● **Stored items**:
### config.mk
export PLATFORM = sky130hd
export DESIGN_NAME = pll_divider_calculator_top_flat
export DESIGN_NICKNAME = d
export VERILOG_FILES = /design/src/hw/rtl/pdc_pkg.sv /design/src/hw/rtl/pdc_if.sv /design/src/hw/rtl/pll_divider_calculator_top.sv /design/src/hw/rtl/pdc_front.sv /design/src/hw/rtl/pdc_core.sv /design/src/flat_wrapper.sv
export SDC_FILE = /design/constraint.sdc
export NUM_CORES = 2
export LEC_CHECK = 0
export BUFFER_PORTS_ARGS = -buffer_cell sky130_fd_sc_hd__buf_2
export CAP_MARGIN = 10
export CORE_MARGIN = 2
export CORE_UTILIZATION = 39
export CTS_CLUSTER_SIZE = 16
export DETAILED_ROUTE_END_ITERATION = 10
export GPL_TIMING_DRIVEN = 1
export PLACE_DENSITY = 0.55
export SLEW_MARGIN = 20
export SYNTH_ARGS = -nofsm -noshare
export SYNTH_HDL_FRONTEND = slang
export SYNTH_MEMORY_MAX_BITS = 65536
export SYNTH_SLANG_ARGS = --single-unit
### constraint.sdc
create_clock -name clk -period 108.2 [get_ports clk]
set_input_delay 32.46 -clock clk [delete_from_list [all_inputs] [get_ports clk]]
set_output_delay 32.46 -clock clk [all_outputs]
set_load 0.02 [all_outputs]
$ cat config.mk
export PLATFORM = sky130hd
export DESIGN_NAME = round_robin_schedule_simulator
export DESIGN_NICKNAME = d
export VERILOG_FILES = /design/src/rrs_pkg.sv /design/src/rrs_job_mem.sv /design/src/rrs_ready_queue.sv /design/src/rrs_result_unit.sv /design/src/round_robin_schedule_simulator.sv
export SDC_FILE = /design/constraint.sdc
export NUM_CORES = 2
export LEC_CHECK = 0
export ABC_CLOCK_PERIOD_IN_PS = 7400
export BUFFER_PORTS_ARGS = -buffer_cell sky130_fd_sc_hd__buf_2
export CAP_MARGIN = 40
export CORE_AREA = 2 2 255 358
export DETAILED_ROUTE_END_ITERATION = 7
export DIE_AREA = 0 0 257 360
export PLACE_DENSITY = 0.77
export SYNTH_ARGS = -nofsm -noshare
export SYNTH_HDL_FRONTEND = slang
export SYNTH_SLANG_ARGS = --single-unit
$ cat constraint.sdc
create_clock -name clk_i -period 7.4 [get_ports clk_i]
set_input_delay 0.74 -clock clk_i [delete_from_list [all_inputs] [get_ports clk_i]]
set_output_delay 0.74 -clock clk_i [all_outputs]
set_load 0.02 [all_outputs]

==

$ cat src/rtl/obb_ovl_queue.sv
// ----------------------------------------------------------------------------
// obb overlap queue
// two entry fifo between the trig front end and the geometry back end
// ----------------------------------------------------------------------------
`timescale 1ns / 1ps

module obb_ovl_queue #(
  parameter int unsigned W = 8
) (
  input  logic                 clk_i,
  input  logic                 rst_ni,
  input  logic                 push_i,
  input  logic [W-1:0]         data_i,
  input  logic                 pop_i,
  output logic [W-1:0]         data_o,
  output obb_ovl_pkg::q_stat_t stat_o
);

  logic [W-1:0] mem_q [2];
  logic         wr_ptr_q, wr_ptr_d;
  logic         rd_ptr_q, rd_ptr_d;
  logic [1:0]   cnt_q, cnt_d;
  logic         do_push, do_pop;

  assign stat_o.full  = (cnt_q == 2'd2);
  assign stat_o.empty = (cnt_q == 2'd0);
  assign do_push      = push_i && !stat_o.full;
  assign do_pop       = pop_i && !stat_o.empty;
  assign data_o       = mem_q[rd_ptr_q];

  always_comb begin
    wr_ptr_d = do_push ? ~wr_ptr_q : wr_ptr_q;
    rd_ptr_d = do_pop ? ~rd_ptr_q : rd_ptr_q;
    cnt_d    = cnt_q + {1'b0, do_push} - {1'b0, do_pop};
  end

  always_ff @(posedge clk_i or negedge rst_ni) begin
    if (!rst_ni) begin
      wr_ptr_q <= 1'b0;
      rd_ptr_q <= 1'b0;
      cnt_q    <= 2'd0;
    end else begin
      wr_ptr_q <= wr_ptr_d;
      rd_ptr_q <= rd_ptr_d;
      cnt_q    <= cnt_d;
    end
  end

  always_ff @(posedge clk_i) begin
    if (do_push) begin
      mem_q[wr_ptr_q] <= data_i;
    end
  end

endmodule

● **Assignment**: Copy the lines of the data above exactly as written, beginning with the line containing "parameter int unsigned W = 8" and ending with the line containing "pop_i && !stat_o.empty;", and leave out all other lines.

● **Result below**:
  parameter int unsigned W = 8
) (
  input  logic                 clk_i,
  input  logic                 rst_ni,
  input  logic                 push_i,
  input  logic [W-1:0]         data_i,
  input  logic                 pop_i,
  output logic [W-1:0]         data_o,
  output obb_ovl_pkg::q_stat_t stat_o
);

  logic [W-1:0] mem_q [2];
  logic         wr_ptr_q, wr_ptr_d;
  logic         rd_ptr_q, rd_ptr_d;
  logic [1:0]   cnt_q, cnt_d;
  logic         do_push, do_pop;

  assign stat_o.full  = (cnt_q == 2'd2);
  assign stat_o.empty = (cnt_q == 2'd0);
  assign do_push      = push_i && !stat_o.full;
  assign do_pop       = pop_i && !stat_o.empty;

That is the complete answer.